Task to complete: Only certain lines below are wanted: those starting at the line containing "hpwlAfterDp_um = 62970" and ending at the line containing "-- run 2: layer", both included, each retyped exactly.

The data:
[config.mk]
export PLATFORM = sky130hd
export DESIGN_NAME = swrm_div
export DESIGN_NICKNAME = d
export VERILOG_FILES = /design/src/hw/rtl/swrm_pkg.sv /design/src/hw/rtl/swrm_div.sv
export SDC_FILE = /design/constraint.sdc
export NUM_CORES = 1
export LEC_CHECK = 0
export BUFFER_PORTS_ARGS = -buffer_cell sky130_fd_sc_hd__buf_2
export CORE_MARGIN = 5
export CORE_UTILIZATION = 32
export CTS_CLUSTER_SIZE = 30
export DETAILED_ROUTE_END_ITERATION = 8
export GPL_TIMING_DRIVEN = 0
export PLACE_DENSITY = 0.57
export SETUP_SLACK_MARGIN = 0.15
export SLEW_MARGIN = 20
export SYNTH_ARGS = -nofsm -noshare
export SYNTH_HDL_FRONTEND = slang
export SYNTH_SLANG_ARGS = --single-unit
[constraint.sdc]
create_clock -name clock -period 23.1 [get_ports clock]
set_input_delay 4.62 -clock clock [delete_from_list [all_inputs] [get_ports clock]]
set_output_delay 4.62 -clock clock [all_outputs]
set_load 0.1 [all_outputs]
[src/hw/rtl/swrm_pkg.sv]
`timescale 1ns / 1ps
// Shared types and constants of the sliding window rate meter.
// Depends on nothing; imported by the interfaces, the divider and the top level.
package swrm_pkg;

   // Field widths
   localparam int TIME_W  = 40;
   localparam int SIZE_W  = 24;
   localparam int RATE_W  = 64;

   // Microseconds per second, the scale of every rate
   localparam int SCALE_W = 20;
   localparam logic [SCALE_W-1:0] US_PER_S = 20'd1000000;

   // Scaled numerator width and divider step counter
   localparam int PROD_W = RATE_W + SCALE_W;
   localparam int STEP_W = $clog2(PROD_W);

   // Item kinds
   localparam logic ACT_PACKET = 1'b0;
   localparam logic ACT_QUERY  = 1'b1;

   // Register indexes
   localparam int CSR_IDX_W = 2;
   localparam logic [CSR_IDX_W-1:0] CSR_WINDOW   = 2'd0;
   localparam logic [CSR_IDX_W-1:0] CSR_INTERVAL = 2'd1;
   localparam logic [CSR_IDX_W-1:0] CSR_START    = 2'd2;

   // Register reset values
   localparam logic [TIME_W-1:0] WINDOW_RESET   = 40'd1000000;
   localparam logic [TIME_W-1:0] INTERVAL_RESET = 40'd200000;
   localparam logic [TIME_W-1:0] START_RESET    = 40'd0;

   // Request to the scaled divider
   typedef struct packed {
      logic              start;
      logic [RATE_W-1:0] num;
      logic [TIME_W-1:0] den;
   } div_req_type;

   // Answer of the scaled divider
   typedef struct packed {
      logic              done;
      logic [RATE_W-1:0] quo;
   } div_rsp_type;

endpackage

[src/hw/rtl/swrm_div.sv]
`timescale 1ns / 1ps
// Scaled divider: floor(num * 1000000 / den), saturated to 64 bits.
// Depends on swrm_pkg; shift-add scaling, then one restoring bit per cycle.
module swrm_div
   import swrm_pkg::*;
(
   input  logic        clock,
   input  logic        reset,
   input  div_req_type req,
   output div_rsp_type rsp
);

   typedef enum logic [2:0] {
      DV_IDLE = 3'b001,
      DV_MUL  = 3'b010,
      DV_DIV  = 3'b100
   } dv_state_type;

   dv_state_type        state_ff, state_in;
   logic [STEP_W-1:0]   step_ff, step_in;
   logic                done_ff, done_in;
   logic [PROD_W-1:0]   mcand_ff, mcand_in;
   logic [SCALE_W-1:0]  mconst_ff, mconst_in;
   logic [PROD_W-1:0]   prod_ff, prod_in;
   logic [TIME_W-1:0]   den_ff, den_in;
   logic [TIME_W-1:0]   rem_ff, rem_in;
   logic [RATE_W-1:0]   quo_ff, quo_in;
   logic                sat_ff, sat_in;
   logic [TIME_W:0]     rem_shift;
   logic                q_bit;

   // Partial remainder with the next numerator bit brought down
   assign rem_shift = {rem_ff, prod_ff[PROD_W-1]};
   assign q_bit     = (rem_shift >= {1'b0, den_ff});

   // Sequencer: scale by the constant, then divide
   always_comb begin
      state_in  = state_ff;
      step_in   = step_ff;
      done_in   = 1'b0;
      mcand_in  = mcand_ff;
      mconst_in = mconst_ff;
      prod_in   = prod_ff;
      den_in    = den_ff;
      rem_in    = rem_ff;
      quo_in    = quo_ff;
      sat_in    = sat_ff;
      unique case (state_ff)
         DV_IDLE: begin
            if (req.start) begin
               mcand_in  = PROD_W'(req.num);
               mconst_in = US_PER_S;
               prod_in   = '0;
               den_in    = req.den;
               rem_in    = '0;
               quo_in    = '0;
               sat_in    = 1'b0;
               step_in   = '0;
               state_in  = DV_MUL;
            end
         end
         DV_MUL: begin
            if (mconst_ff[0]) begin
               prod_in = prod_ff + mcand_ff;
            end
            mcand_in  = mcand_ff << 1;
            mconst_in = mconst_ff >> 1;
            if (step_ff == STEP_W'(SCALE_W - 1)) begin
               step_in  = '0;
               state_in = DV_DIV;
            end else begin
               step_in = step_ff + 1'b1;
            end
         end
         DV_DIV: begin
            if (q_bit) begin
               rem_in = TIME_W'(rem_shift - {1'b0, den_ff});
            end else begin
               rem_in = rem_shift[TIME_W-1:0];
            end
            prod_in = prod_ff << 1;
            quo_in  = {quo_ff[RATE_W-2:0], q_bit};
            // Any quotient bit above bit 63 means the rate saturates
            sat_in  = sat_ff | quo_ff[RATE_W-1];
            if (step_ff == STEP_W'(PROD_W - 1)) begin
               done_in  = 1'b1;
               state_in = DV_IDLE;
            end else begin
               step_in = step_ff + 1'b1;
            end
         end
         default: begin
            state_in = DV_IDLE;
         end
      endcase
   end

   // Control registers
   always_ff @(posedge clock) begin
      if (reset) begin
         state_ff <= DV_IDLE;
         done_ff  <= 1'b0;
      end else begin
         state_ff <= state_in;
         done_ff  <= done_in;
      end
   end

   // Datapath registers
   always_ff @(posedge clock) begin
      step_ff   <= step_in;
      mcand_ff  <= mcand_in;
      mconst_ff <= mconst_in;
      prod_ff   <= prod_in;
      den_ff    <= den_in;
      rem_ff    <= rem_in;
      quo_ff    <= quo_in;
      sat_ff    <= sat_in;
   end

   assign rsp.done = done_ff;
   assign rsp.quo  = sat_ff ? {RATE_W{1'b1}} : quo_ff;

endmodule
==> flow_summary.ini, run 1 <==
[yosys]
synth-main-ff-cell = edfxtp_1
synth-async-reset-ratio_pct = 0
ys_types = 80
synth_area_sq_um = 21070
synth_top_family_by_area = simple AND/OR/NAND/NOR gates
ys_seq_area_share_pct = 48.84
synth-compound-area-share_pct = 15.11
netlist_instances = 2135
yosysWarnings = 0
yosys.area_share.simple_pct = 18.35
synth_nets = 2368
avgSynthCellArea_sq_um = 9.868
synth_top_cell_by_area = edfxtp_1
synth_area_leaders = edfxtp_1 (48%), ha_1 (7.4%), nand2_1 (6.6%)
synth_edf_count = 340
synth_seq_cells = 344
synth_top_area_share_pct = 48.46
yosys.area_share.adder_pct = 7.554
muxShareOfSynthArea_pct = 1.532
synth_xor_area_share_pct = 5.072

[placed_design]
gp_congestion = 0.8697
dp_slack_ns = 16.61
hpwlAfterDp_um = 40080
port_buffers = 171
dp.cells = 3178

[worst_setup_path]
rr_startpoint = mcand_ff[0]$_SDFFCE_PP0P_
r2r-end = prod_ff[76]$_DFFE_PP_
path_class = flop to output pin
crit_arrival_ns = 2.27
reg2regPathDepth = 13
cp-start-kind = flop
endpoint_kind = output pin
cp.required_ns = 18.48
path_max_fanout = 10
reg2reg_slack_ns = 18.78
cp-startpoint = sat_ff$_SDFFCE_PN0P_

[clocking]
root_buffer = clkbuf_16
cts_max_path_buffers = 3
h-tree-depth = 2
clock_sinks = 344
cts_tree = built
cts_resized = 0
cts_setup_buffers = 0
path_clk_slew_ns = 0.06
clock_latency_ns = 0.56
hold_buffers = 0
cts_made_buffers = 42

[run]
drv_cap = 0

[route]
drtIter0Drc = 1028
vias = 16414
drt-total-wl_um = 53870
viasPerCell = 5.047
ant_nets = 0
wire_per_inst_um = 16.57
first_pass_iters = 5
drc = 0

[floorplanning]
die_x_um = 266.6
initial_core_util_pct = 32.16
io_pins = 172
die_area_sq_um = 71070
core_area_sq_um = 65510
die_height_um = 266.6
rows = 94

[finish]
fin_util_pct = 37.59
instances_no_fill = 3252
mostFrequentLayoutCells = nand2_1 (371), edfxtp_1 (340), buf_2 (183)
regArea_sq_um = 10290
fill_cells = 6534
final_nets = 2591
drive_above_1_share_pct = 14.57
area_delta_synth_final_pct = 16.88
layout_commonest_cell = nand2_1
multi_input_area_sq_um = 10070
antenna_cells = 0

[power_and_ir_drop]
p_leak_nw = 10.01
clockPowerShare_pct = 36.2
seq_power_share_pct = 41.0
switching_share_pct = 30.30
p_per_area_nw_per_um2 = 75.31
switchingPower_w = 0.0005619
peakVddDrop_mv = 0.04947
internal-power_w = 0.001293
p_comb_share_pct = 22.7

[sta]
setup_violations = 0
rsz0062_at_grt = false
setup_tns_ns = 0
fmax_mhz = 145.1
setup_slack_ns = 16.21
slew_headroom_pct = 32.75
finalCritPeriodShare_pct = 29.83
hold_violations = 0
fin_skew_ns = 0.01573
worst_pin_slew_ns = 1.009
finalMaxSlewViolations = 0
period_needed_ns = 6.892
holdWs_ns = 0.4959

[global_route]
grt_max_degree = 85
grt_use_total_pct = 14.62
grt-ovfl-total = 0
antenna_found_initial = 0
grt_pass1_vias = 16520
grt_pass1_wl_um = 86530

[min_path]
min_path_type = flop to flop
hold_depth = 1
min_to = mconst_ff[9]$_SDFFCE_PN1P_
hold_path_startpoint = mconst_ff[10]$_SDFFCE_PN0P_

[status]
status = finished clean
==> registers in the layout (all words and copies together), names as in the netlist, 3 cells and up <==
register and count:
mconst_ff 20, den_ff 40, mcand_ff 84, rem_ff 40, step_ff 7, prod_ff 84, state_ff 3, quo_ff 64
==> power groups by stage <==
stage	clock network, W	registers [W]	logic [W]
after floorplan	0	0.000769	0.000323
after global placement	0	0.000781	0.000409
after detailed placement	0	0.000773	0.000420
after global routing	0.000720	0.000765	0.000465
after CTS	0.000695	0.000761	0.000423
final	0.000672	0.000761	0.000422
==> how the worst max path moves through the flow <==
stage	depth (start not counted)	to	slack [ns]
2_1_floorplan	3	step_ff[0]$_DFFE_PP_	12.62
3_3_place_gp	4	step_ff[2]$_DFFE_PP_	10.24
3_5_place_dp	6	quo_ff[8]$_SDFFCE_PN0P_	16.61
4_1_cts	4	rsp[57]	16.07
5_1_grt	4	rsp[56]	15.97
6_report	4	rsp[57]	16.21
==> cells by family (layout without fill, tap and decap cells) <==
group	Yosys count	in the layout
AOI/OAI and AO/OA	508	508
xor gates and xnor gates	122	122
adders and majority gates	126	126
buffers and inverters	190	443
DFF	344	344
muxes	32	32
and+or+nand+nor	813	813
==> cells in the mapped netlist, drive strengths merged, types with 40 or more instances <==
master and number:
a21oi 137, edfxtp 340, clkbuf 87, and2 40, xor2 56, o21ai 161, a21o 46, nand2 372
or2 68, inv 83, ha 124, nor2 117, and3 72, xnor2 66
==> metal layers <==
metal	vias up	wire, um	track usage (%)	part of all wire, %
met1	7841	24940	19.61	46
met3	82	2160	2.203	4.0
met2	311	25600	24.83	48
met4	0	1175	3.904	2.2
met5	-	0	0	0
li1	8180	-	-	-
==> stage by stage <==
| stage | area [sq um] | total power (W) |
|---|---|---|
| after floorplan | 21070 | 0.001092 |
| after global placement | 23010 | 0.001190 |
| after detailed placement | 23230 | 0.001193 |
| after CTS | 24630 | 0.001879 |
| after global routing | 24630 | 0.001951 |
| final | 24630 | 0.001855 |
==> area by class of cell <==
class	instances	area share, %
Buffer	107	1.773
Clock buffer	52	4.679
Clock inverter	22	0.9704
Inverter	83	1.265
Multi-Input combinational cell	1601	40.88
Sequential cell	344	41.78
Tap cell	864	4.390
Timing Repair Buffer	179	4.258
==> critical path: stages (launching register included) <==
cell	delay [ns]
edfxtp_1	0.31
clkbuf_1	0.45
clkbuf_1	0.33
or2_2	0.18
buf_2	0.44
Note: power is estimated with default switching activity, not from simulation.
==> run 2, diff against run 1 <==
--- a/config.mk
+++ b/config.mk
@@ -5,13 +5,14 @@
 export SDC_FILE = /design/constraint.sdc
 export NUM_CORES = 1
 export LEC_CHECK = 0
+export ABC_AREA = 1
 export BUFFER_PORTS_ARGS = -buffer_cell sky130_fd_sc_hd__buf_2
 export CORE_MARGIN = 5
 export CORE_UTILIZATION = 32
 export CTS_CLUSTER_SIZE = 30
 export DETAILED_ROUTE_END_ITERATION = 8
 export GPL_TIMING_DRIVEN = 0
-export PLACE_DENSITY = 0.57
+export PLACE_DENSITY = 0.58
 export SETUP_SLACK_MARGIN = 0.15
 export SLEW_MARGIN = 20
 export SYNTH_ARGS = -nofsm -noshare
==> constraint.sdc (replaced) <==
create_clock -name clock -period 6.05 [get_ports clock]
set_input_delay 1.21 -clock clock [delete_from_list [all_inputs] [get_ports clock]]
set_output_delay 1.21 -clock clock [all_outputs]
set_load 0.1 [all_outputs]
==> flow_summary.ini, run 2 <==
[clocking]
cts_setup_buffers = 0
cts_tree = built
cts_max_path_buffers = 3
path_clk_slew_ns = 0.06
clock_sinks = 344
root_buffer = clkbuf_16
h-tree-depth = 2
hold_buffers = 0
cts_made_buffers = 43
clock_latency_ns = 0.59
cts_resized = 0

[worst_setup_path]
path_class = flop to flop
crit_arrival_ns = 4.07
endpoint_kind = flop
cp-start-kind = flop
cp.required_ns = 6.34
path_max_fanout = 14

[route]
viasPerCell = 4.573
first_pass_iters = 5
drc = 0
drt-total-wl_um = 77470
drtIter0Drc = 1551
wire_per_inst_um = 16.02
vias = 22111
ant_nets = 0

[global_route]
grt-ovfl-total = 0
antenna_found_initial = 4
grt.busiest_layer = met2
met1_usage_pct = 24.46
grt_pass1_vias = 21503
grt_util_met2_pct = 30.71
grt_max_degree = 48
use_met3_pct = 2.514
grt_pass1_wl_um = 119200
grt_use_total_pct = 18.32

[yosys]
yosysWarnings = 0
synth_area_leaders = edfxtp_1 (42%), nand2_1 (20%), inv_1 (9.5%)
netlist_instances = 3542
synth_edf_count = 340
synth_seq_cells = 344
synth_nets = 3775
avgSynthCellArea_sq_um = 6.940
synth-main-ff-cell = edfxtp_1
synthTopCellsByCount = nand2_1 (1327), inv_1 (622), nor2_1 (441)
yosys.cell_count.top_type = nand2_1
synth-async-reset-ratio_pct = 0
ys_types = 44
synth_top_area_share_pct = 41.53
synth_area_sq_um = 24580
ys_seq_area_share_pct = 41.86
synth_top_cell_by_area = edfxtp_1

[floorplanning]
rows = 101
die_area_sq_um = 82460
die_x_um = 287.2
die_height_um = 287.2
initial_core_util_pct = 32.31
io_pins = 172
core_area_sq_um = 76080

[power_and_ir_drop]
peakVddDrop_mv = 0.2024
p_per_area_nw_per_um2 = 312.0
p_leak_nw = 14.03
power.total_w = 0.008860

[finish]
final_nets = 4003
regArea_sq_um = 10290
multi_input_area_sq_um = 11700
mostFrequentLayoutCells = nand2_1 (1325), inv_1 (621), nor2_1 (441)
area_delta_synth_final_pct = 15.53
drive_above_1_share_pct = 7.785
layout_commonest_cell = nand2_1
final_area_sq_um = 28400
fill_cells = 8388
reg.largest.list = mcand_ff (84), prod_ff (84), quo_ff (64)

[placed_design]
hpwlAfterDp_um = 62970
port_buffers = 171
dp_slack_ns = 1.751
dpl_cell_area_sq_um = 26950
gp_congestion = 0.9722

[sta]
slew_headroom_pct = 28.52
fin_skew_ns = 0.01727
fmax_mhz = 264.9
hold_violations = 0
setup_slack_ns = 2.275
worst_pin_slew_ns = 1.072
finalCritPeriodShare_pct = 62.40
finalMaxSlewViolations = 0
setup_tns_ns = 0
rsz0062_at_grt = false
period_needed_ns = 3.775
setup_violations = 0

[run]
drv_cap = 0

[min_path]
min_path_type = flop to flop

[status]
status = finished clean
-- run 2: changes by cell type in the layout (fill, tap and decap cells not counted), sizes merged, moves of 47 or more --
cell,change
nand2,+963
inv,+550
nor2,+325
nand3,+128
and3,-70
or2,-56
xnor2,-47
-- run 2: logic make-up after synthesis --
kind of cell	synth area share [%]
DFF	41.86
buffers and inverters	10.70
adders and majority gates	6.474
and+or+nand+nor	32.28
AOI/OAI and AO/OA	7.258
xor gates and xnor gates	1.425
-- run 2: path summary, 6_finish.rpt --
check                                                   end  slack [ns]                         from  cells past startpoint
worst max-delay path                  prod_ff[47]$_DFFE_PP_        2.27     state_ff[1]$_SDFFE_PP0P_                     10
worst min register to register  mconst_ff[14]$_SDFFCE_PN1P_        0.50  mconst_ff[15]$_SDFFCE_PN0P_                      1
worst max register to register        prod_ff[47]$_DFFE_PP_        2.27     state_ff[1]$_SDFFE_PP0P_                     10
worst min-delay path            mconst_ff[14]$_SDFFCE_PN1P_        0.50  mconst_ff[15]$_SDFFCE_PN0P_                      1
-- run 2: layer usage --
| layer | vias up | share of wire, % |
|---|---|---|
| li1 | 11556 | - |
| met3 | 129 | 5.1 |
| met1 | 9917 | 46 |
| met2 | 509 | 45 |
| met5 | - | 0 |
| met4 | 0 | 3.6 |
-- run 2: metrics by stage --
step                      utilization (%)  hold WS [ns]  std cells
after detailed placement            35.43        0.4944       4755
final                               37.33        0.4954       4835
after floorplan                         -        0.4818       3542
after global routing                37.32        0.4925       4832
after CTS                           37.31        0.4925       4832
after global placement              35.14        0.4862       4743
-- run 2: cell type report --
class	instances	area share (%)
clock inverters	27	1.022
plain buffers	63	0.9648
repair buffers	183	3.696
multi-input cells	2507	41.20
clock buffers	50	4.022
diodes	3	0.02643
inverters	628	8.300
well taps	1030	4.538
flip-flops and latches	344	36.23
-- run 2: worst max-delay path: stages (launching register included) --
cell and delay, ns:
dfxtp_1 0.34, inv_1 0.09, nor3_4 0.52, inv_1 0.37
clkbuf_2 0.48, clkbuf_1 0.46, a311oi_4 0.37, buf_6 0.22
buf_6 0.20, buf_6 0.19, buf_6 0.19
-- run 2: power breakdown --
group / leakage (nW) / switching [W] / internal (W)
Sequential: 3.36 / 0.000141 / 0.00297
Combinational: 9.97 / 0.00226 / 0.000868
Clock: 0.706 / 0.00108 / 0.00154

Result:
hpwlAfterDp_um = 62970
port_buffers = 171
dp_slack_ns = 1.751
dpl_cell_area_sq_um = 26950
gp_congestion = 0.9722

[sta]
slew_headroom_pct = 28.52
fin_skew_ns = 0.01727
fmax_mhz = 264.9
hold_violations = 0
setup_slack_ns = 2.275
worst_pin_slew_ns = 1.072
finalCritPeriodShare_pct = 62.40
finalMaxSlewViolations = 0
setup_tns_ns = 0
rsz0062_at_grt = false
period_needed_ns = 3.775
setup_violations = 0

[run]
drv_cap = 0

[min_path]
min_path_type = flop to flop

[status]
status = finished clean
-- run 2: changes by cell type in the layout (fill, tap and decap cells not counted), sizes merged, moves of 47 or more --
cell,change
nand2,+963
inv,+550
nor2,+325
nand3,+128
and3,-70
or2,-56
xnor2,-47
-- run 2: logic make-up after synthesis --
kind of cell	synth area share [%]
DFF	41.86
buffers and inverters	10.70
adders and majority gates	6.474
and+or+nand+nor	32.28
AOI/OAI and AO/OA	7.258
xor gates and xnor gates	1.425
-- run 2: path summary, 6_finish.rpt --
check                                                   end  slack [ns]                         from  cells past startpoint
worst max-delay path                  prod_ff[47]$_DFFE_PP_        2.27     state_ff[1]$_SDFFE_PP0P_                     10
worst min register to register  mconst_ff[14]$_SDFFCE_PN1P_        0.50  mconst_ff[15]$_SDFFCE_PN0P_                      1
worst max register to register        prod_ff[47]$_DFFE_PP_        2.27     state_ff[1]$_SDFFE_PP0P_                     10
worst min-delay path            mconst_ff[14]$_SDFFCE_PN1P_        0.50  mconst_ff[15]$_SDFFCE_PN0P_                      1
-- run 2: layer usage --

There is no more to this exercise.